TASK DETAILS:
Which lines of the records hold the string "Sequential"? Report only how many of them there are.

EXERCISE DATA:

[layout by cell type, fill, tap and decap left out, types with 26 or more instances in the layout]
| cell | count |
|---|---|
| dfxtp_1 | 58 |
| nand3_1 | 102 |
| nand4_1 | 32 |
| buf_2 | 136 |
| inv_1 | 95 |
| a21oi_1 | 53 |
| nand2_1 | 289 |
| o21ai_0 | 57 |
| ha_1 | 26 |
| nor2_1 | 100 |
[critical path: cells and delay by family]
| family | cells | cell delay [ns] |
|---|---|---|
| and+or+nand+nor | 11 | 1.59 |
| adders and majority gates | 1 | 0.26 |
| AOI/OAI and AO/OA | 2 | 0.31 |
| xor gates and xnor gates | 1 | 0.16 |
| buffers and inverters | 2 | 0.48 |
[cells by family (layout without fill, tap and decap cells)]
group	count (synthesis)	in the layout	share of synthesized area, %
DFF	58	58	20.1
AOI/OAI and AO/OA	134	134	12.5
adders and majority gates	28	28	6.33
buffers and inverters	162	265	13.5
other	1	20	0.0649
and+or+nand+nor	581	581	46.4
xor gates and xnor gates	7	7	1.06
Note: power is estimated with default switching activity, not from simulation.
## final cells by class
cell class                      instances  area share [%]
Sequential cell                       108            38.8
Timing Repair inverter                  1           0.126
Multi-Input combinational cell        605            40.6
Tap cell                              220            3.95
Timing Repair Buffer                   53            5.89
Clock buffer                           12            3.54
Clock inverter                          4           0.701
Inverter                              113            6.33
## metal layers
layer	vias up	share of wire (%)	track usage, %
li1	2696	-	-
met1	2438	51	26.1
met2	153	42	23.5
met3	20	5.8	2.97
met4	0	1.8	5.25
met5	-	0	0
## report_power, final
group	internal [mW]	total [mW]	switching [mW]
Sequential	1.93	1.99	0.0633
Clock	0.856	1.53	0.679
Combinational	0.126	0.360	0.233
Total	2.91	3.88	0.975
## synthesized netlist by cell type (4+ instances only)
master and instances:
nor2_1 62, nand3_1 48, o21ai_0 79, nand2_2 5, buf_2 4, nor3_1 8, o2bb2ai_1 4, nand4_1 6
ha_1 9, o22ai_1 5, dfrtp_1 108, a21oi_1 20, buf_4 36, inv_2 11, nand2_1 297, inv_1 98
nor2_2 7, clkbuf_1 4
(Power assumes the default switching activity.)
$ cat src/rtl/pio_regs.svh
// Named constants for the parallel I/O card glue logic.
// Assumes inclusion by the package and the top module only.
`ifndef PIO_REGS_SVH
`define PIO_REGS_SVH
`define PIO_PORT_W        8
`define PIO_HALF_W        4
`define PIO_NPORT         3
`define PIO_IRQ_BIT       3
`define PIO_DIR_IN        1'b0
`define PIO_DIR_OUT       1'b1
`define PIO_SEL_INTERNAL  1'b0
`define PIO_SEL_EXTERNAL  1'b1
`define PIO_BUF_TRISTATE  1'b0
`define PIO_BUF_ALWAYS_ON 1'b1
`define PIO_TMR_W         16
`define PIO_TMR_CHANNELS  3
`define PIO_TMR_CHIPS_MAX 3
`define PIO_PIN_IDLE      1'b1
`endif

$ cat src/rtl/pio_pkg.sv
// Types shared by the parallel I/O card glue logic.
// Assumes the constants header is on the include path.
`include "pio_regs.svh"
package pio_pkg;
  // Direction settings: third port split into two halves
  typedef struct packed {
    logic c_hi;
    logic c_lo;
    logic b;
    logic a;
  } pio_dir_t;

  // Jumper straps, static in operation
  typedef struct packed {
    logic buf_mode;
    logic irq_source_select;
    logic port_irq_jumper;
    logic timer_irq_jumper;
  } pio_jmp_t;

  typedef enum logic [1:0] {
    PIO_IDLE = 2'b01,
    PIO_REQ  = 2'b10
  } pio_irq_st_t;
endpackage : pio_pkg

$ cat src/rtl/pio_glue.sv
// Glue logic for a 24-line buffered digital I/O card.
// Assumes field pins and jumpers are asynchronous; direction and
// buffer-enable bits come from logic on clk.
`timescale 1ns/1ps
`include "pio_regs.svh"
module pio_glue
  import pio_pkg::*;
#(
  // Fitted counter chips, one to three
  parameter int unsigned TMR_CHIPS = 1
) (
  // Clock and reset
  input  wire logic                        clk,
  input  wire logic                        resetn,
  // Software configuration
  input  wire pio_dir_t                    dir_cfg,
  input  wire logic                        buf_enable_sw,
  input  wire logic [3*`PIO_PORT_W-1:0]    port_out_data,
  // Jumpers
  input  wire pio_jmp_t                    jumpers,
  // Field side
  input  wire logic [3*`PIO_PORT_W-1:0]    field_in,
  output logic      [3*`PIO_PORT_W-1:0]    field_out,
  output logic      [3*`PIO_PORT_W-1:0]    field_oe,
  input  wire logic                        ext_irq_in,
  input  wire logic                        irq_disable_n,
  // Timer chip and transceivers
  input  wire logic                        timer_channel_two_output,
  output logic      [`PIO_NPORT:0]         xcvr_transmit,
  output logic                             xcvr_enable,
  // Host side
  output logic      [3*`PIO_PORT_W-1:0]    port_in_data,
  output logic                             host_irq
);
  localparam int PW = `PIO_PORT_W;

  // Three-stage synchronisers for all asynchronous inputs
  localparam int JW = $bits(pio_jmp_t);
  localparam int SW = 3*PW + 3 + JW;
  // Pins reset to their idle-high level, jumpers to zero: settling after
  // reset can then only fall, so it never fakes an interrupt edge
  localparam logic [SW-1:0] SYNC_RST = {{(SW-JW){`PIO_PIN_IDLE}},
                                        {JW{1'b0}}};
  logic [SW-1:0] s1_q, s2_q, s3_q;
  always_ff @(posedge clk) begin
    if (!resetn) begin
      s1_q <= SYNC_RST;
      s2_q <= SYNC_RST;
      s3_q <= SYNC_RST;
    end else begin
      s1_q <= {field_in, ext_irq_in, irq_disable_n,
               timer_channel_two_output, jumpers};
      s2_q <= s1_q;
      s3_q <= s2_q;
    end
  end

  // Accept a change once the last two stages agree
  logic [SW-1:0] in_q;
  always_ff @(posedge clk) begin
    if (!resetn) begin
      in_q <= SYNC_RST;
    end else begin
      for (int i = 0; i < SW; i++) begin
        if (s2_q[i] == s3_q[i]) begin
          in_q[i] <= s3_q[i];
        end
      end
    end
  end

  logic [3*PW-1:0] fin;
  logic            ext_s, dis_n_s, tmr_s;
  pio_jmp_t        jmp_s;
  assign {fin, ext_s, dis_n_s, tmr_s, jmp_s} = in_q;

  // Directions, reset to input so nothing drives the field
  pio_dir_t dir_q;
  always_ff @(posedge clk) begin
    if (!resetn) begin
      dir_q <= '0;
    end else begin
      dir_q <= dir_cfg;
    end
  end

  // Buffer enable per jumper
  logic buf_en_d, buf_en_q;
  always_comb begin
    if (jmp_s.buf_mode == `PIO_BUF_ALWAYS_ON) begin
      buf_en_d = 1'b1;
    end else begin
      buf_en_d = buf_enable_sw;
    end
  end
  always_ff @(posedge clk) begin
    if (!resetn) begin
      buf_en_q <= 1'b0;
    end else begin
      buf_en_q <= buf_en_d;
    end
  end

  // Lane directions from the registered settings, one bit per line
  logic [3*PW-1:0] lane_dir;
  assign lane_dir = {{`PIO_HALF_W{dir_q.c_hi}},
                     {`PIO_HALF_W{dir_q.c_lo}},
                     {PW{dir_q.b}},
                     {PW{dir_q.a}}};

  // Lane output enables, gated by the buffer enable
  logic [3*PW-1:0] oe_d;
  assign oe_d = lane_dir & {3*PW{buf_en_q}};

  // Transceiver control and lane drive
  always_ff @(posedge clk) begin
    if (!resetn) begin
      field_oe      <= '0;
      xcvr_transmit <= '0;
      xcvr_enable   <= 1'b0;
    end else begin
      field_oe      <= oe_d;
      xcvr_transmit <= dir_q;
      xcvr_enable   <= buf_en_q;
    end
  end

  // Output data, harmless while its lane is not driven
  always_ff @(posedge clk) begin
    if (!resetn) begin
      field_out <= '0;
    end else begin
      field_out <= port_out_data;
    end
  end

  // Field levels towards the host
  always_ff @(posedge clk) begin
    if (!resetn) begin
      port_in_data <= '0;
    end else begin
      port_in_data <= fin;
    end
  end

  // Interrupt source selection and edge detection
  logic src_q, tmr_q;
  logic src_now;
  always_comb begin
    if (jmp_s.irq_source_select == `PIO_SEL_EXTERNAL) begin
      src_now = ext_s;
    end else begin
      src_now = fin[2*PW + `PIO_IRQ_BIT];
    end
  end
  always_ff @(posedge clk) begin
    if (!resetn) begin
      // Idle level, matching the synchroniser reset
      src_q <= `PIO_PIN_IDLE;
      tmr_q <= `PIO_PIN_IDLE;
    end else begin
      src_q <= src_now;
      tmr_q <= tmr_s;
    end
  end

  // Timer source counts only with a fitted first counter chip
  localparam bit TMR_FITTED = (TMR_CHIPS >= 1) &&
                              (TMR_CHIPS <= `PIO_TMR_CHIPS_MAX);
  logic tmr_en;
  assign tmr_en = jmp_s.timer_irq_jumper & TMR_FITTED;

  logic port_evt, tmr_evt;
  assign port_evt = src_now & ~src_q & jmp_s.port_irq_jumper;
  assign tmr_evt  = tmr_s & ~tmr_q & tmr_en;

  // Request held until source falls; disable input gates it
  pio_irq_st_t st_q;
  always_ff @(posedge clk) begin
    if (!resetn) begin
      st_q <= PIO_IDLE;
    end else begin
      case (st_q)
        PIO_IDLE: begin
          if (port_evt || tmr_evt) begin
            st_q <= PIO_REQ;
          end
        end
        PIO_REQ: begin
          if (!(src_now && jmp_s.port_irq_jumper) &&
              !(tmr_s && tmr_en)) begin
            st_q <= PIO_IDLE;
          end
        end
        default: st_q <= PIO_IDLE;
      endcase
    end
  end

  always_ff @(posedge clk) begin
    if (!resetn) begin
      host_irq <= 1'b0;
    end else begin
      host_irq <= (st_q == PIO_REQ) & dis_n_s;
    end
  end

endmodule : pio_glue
==
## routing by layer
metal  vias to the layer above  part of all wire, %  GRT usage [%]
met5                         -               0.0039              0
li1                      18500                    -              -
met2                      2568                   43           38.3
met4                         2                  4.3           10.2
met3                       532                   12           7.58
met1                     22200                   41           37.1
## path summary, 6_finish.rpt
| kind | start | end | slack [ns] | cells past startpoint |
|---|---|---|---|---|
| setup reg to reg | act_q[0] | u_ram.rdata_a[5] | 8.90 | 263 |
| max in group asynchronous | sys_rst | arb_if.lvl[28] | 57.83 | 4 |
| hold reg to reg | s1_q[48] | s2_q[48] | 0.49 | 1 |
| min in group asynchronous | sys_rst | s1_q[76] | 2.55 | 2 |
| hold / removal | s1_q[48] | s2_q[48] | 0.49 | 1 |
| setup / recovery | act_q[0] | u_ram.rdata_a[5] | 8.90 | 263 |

WRITTEN REPLY:
2